Alexander Van Der Leek
2025
IsiZulu noun classification based on replicating the ensemble approach for Runyankore
Zola Mahlaza
|
C. Maria Keet
|
Imaan Sayed
|
Alexander Van Der Leek
Proceedings of the First Workshop on Language Models for Low-Resource Languages
A noun’s class is a crucial component in NLP, because it governs agreement across the sentence in Niger Congo B (NCB) languages, among others. The phenomenon is ill-documented in most NCB languages, or in a non-reusable format, such as a printed dictionary subject to copyright restrictions. A promising approach by Byamugisha (2022) used a data-driven approach for Runyankore that combined syntax and semantics. The code and data are inaccessible however, and it remains to be seen whether it is suitable for other NCB languages.

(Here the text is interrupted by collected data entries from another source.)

`src/rtl/key_matrix_pkg.sv`:
```
// Shared types and sizing helpers for the key-matrix scanner and its
// frame debouncer.
package key_matrix_pkg;

  // Scan sequencer states.
  typedef enum logic [1:0] {
    IDLE      = 2'd0,
    DRIVE     = 2'd1,
    SAMPLE    = 2'd2,
    FRAME_END = 2'd3
  } scan_state_e;

  // Counter width able to index n distinct values; never narrower than one bit.
  function automatic int unsigned cnt_width(input int unsigned n);
    int unsigned w;
    w = $clog2(n);
    if (w < 32'd1) begin
      cnt_width = 32'd1;
    end else begin
      cnt_width = w;
    end
  endfunction

endpackage

```
`src/rtl/key_frame_debouncer.sv`:
```
// Whole-frame debouncer for the key-matrix scanner. Accepts one raw frame per
// strobe, requires DEBOUNCE_SCANS consecutive identical frames before the
// stable key map changes, and emits a one-cycle mask of newly pressed keys.
// Optional build macro KEY_MATRIX_GHOST_REJECT_EN discards frames in which two
// rows share two or more pressed columns (the classic diode-less ghost pattern).
module key_frame_debouncer
  import key_matrix_pkg::*;
#(
  parameter int unsigned N              = 5,
  parameter int unsigned DEBOUNCE_SCANS = 3
) (
  input  logic           clk_i,
  input  logic           rst_i,
  input  logic [N*N-1:0] raw_i,
  input  logic           strobe_i,
  output logic [N*N-1:0] pressed_o,
  output logic [N*N-1:0] new_press_o
);

  // The match counter must hold 0..DEBOUNCE_SCANS inclusive.
  localparam int unsigned MW = cnt_width(DEBOUNCE_SCANS + 32'd1);
  localparam logic [MW-1:0] MATCH_MAX = MW'(DEBOUNCE_SCANS);
  localparam logic [MW-1:0] MATCH_ONE = MW'(1);

  logic [N*N-1:0] prev_q,      prev_d;
  logic [N*N-1:0] pressed_q,   pressed_d;
  logic [N*N-1:0] new_press_q, new_press_d;
  logic [MW-1:0]  match_q,     match_d;
  logic           ghost_s;

`ifdef KEY_MATRIX_GHOST_REJECT_EN
  // True when any pair of rows shares two or more pressed columns; such a
  // frame cannot be told apart from one containing phantom keys.
  function automatic logic frame_has_ghost(input logic [N*N-1:0] f);
    logic           g;
    logic [N-1:0]   shared;
    g = 1'b0;
    for (int a = 0; a < N; a++) begin
      for (int b = a + 1; b < N; b++) begin
        shared = f[a*N +: N] & f[b*N +: N];
        if ($countones(shared) > 1) begin
          g = 1'b1;
        end else begin
          g = g;
        end
      end
    end
    return g;
  endfunction

  assign ghost_s = frame_has_ghost(raw_i);
`else
  assign ghost_s = 1'b0;
`endif

  // Next-state for the debounce history and the stable key map, evaluated once per frame strobe.
  always_comb begin
    prev_d      = prev_q;
    match_d     = match_q;
    pressed_d   = pressed_q;
    new_press_d = '0;
    if (strobe_i) begin
      if (ghost_s) begin
        // Unusable frame: history restarts, key map is held.
        match_d = '0;
      end else begin
        prev_d = raw_i;
        if (raw_i == prev_q) begin
          if (match_q >= MATCH_MAX) begin
            match_d = MATCH_MAX;
          end else begin
            match_d = match_q + MATCH_ONE;
          end
        end else begin
          match_d = MATCH_ONE;
        end
        if ((match_d == MATCH_MAX) && (raw_i != pressed_q)) begin
          pressed_d   = raw_i;
          new_press_d = raw_i & ~pressed_q;
        end else begin
          pressed_d   = pressed_q;
          new_press_d = '0;
        end
      end
    end else begin
      match_d = match_q;
    end
  end

  // Debounce state and registered outputs.
  always_ff @(posedge clk_i) begin
    if (rst_i) begin
      prev_q      <= '0;
      match_q     <= '0;
      pressed_q   <= '0;
      new_press_q <= '0;
    end else begin
      prev_q      <= prev_d;
      match_q     <= match_d;
      pressed_q   <= pressed_d;
      new_press_q <= new_press_d;
    end
  end

  assign pressed_o   = pressed_q;
  assign new_press_o = new_press_q;

endmodule

```
`src/rtl/key_matrix_scanner.sv`:
```
// N x N push-button matrix scanner. Drives one active-high column at a time,
// lets it settle for SETTLE_CYCLES clocks, captures the active-low rows into a
// raw frame, and hands each completed frame to key_frame_debouncer.
// A frame takes N*(SETTLE_CYCLES+1)+1 clocks. Build macro
// KEY_MATRIX_GHOST_REJECT_EN enables ghost-frame rejection in the debouncer.
module key_matrix_scanner
  import key_matrix_pkg::*;
#(
  parameter int unsigned N              = 5,
  parameter int unsigned SETTLE_CYCLES  = 2,
  parameter int unsigned DEBOUNCE_SCANS = 3
) (
  input  logic           clk_i,
  input  logic           rst_i,
  input  logic           ena_i,
  output logic [N-1:0]   cols_o,
  input  logic [N-1:0]   rows_i,
  output logic [N*N-1:0] pressed_o,
  output logic [N*N-1:0] new_press_o,
  output logic           frame_done_o
);

  localparam int unsigned   COL_W       = cnt_width(N);
  localparam int unsigned   SET_W       = cnt_width(SETTLE_CYCLES);
  localparam logic [COL_W-1:0] COL_LAST = COL_W'(N - 32'd1);
  localparam logic [SET_W-1:0] SET_LAST = SET_W'(SETTLE_CYCLES - 32'd1);
  localparam logic [N-1:0]     COL0_SEL = N'(1);

  scan_state_e      state_q;
  logic [COL_W-1:0] col_q;
  logic [SET_W-1:0] settle_q;
  logic [N-1:0]     cols_q;
  logic [N*N-1:0]   raw_q;
  logic             frame_done_q;

  // Scan sequencer: column stepping, settle timing, row capture and frame strobe.
  always_ff @(posedge clk_i) begin
    if (rst_i) begin
      state_q      <= IDLE;
      col_q        <= '0;
      settle_q     <= '0;
      cols_q       <= '0;
      raw_q        <= '0;
      frame_done_q <= 1'b0;
    end else begin
      frame_done_q <= 1'b0;
      case (state_q)
        IDLE: begin
          col_q    <= '0;
          settle_q <= '0;
          if (ena_i) begin
            state_q <= DRIVE;
            cols_q  <= COL0_SEL;
          end else begin
            cols_q  <= '0;
          end
        end

        DRIVE: begin
          if (settle_q == SET_LAST) begin
            settle_q <= '0;
            state_q  <= SAMPLE;
          end else begin
            settle_q <= settle_q + SET_W'(1);
          end
        end

        SAMPLE: begin
          // Column still driven this cycle; a low row means a closed switch.
          for (int r = 0; r < N; r++) begin
            for (int c = 0; c < N; c++) begin
              if (col_q == COL_W'(c)) begin
                raw_q[r*N + c] <= ~rows_i[r];
              end
            end
          end
          if (col_q == COL_LAST) begin
            state_q      <= FRAME_END;
            cols_q       <= '0;
            frame_done_q <= 1'b1;
          end else begin
            col_q   <= col_q + COL_W'(1);
            cols_q  <= cols_q << 1'b1;
            state_q <= DRIVE;
          end
        end

        FRAME_END: begin
          // ena is only honoured here, so a frame is never cut short.
          col_q    <= '0;
          settle_q <= '0;
          if (ena_i) begin
            state_q <= DRIVE;
            cols_q  <= COL0_SEL;
          end else begin
            state_q <= IDLE;
            cols_q  <= '0;
          end
        end

        default: begin
          state_q  <= IDLE;
          col_q    <= '0;
          settle_q <= '0;
          cols_q   <= '0;
        end
      endcase
    end
  end

  key_frame_debouncer #(
    .N              (N),
    .DEBOUNCE_SCANS (DEBOUNCE_SCANS)
  ) u_debouncer (
    .clk_i       (clk_i),
    .rst_i       (rst_i),
    .raw_i       (raw_q),
    .strobe_i    (frame_done_q),
    .pressed_o   (pressed_o),
    .new_press_o (new_press_o)
  );

  assign cols_o       = cols_q;
  assign frame_done_o = frame_done_q;

endmodule

```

We aimed to reproduce Byamugisha’s experiment, but then for isiZulu. We conducted this as two independent experiments, so that we also could subject it to a meta-analysis. Results showed that it was reproducible only in part, mainly due to imprecision in the original description, and the current impossibility to generate the same kind of source data set generated from an existing grammar. The different choices made in attempting to reproduce the pipeline as well as differences in choice of training and test data had a large effect on the eventual accuracy of noun class disambiguation but could produce accuracies in the same range as for Runyankore: 80-85%.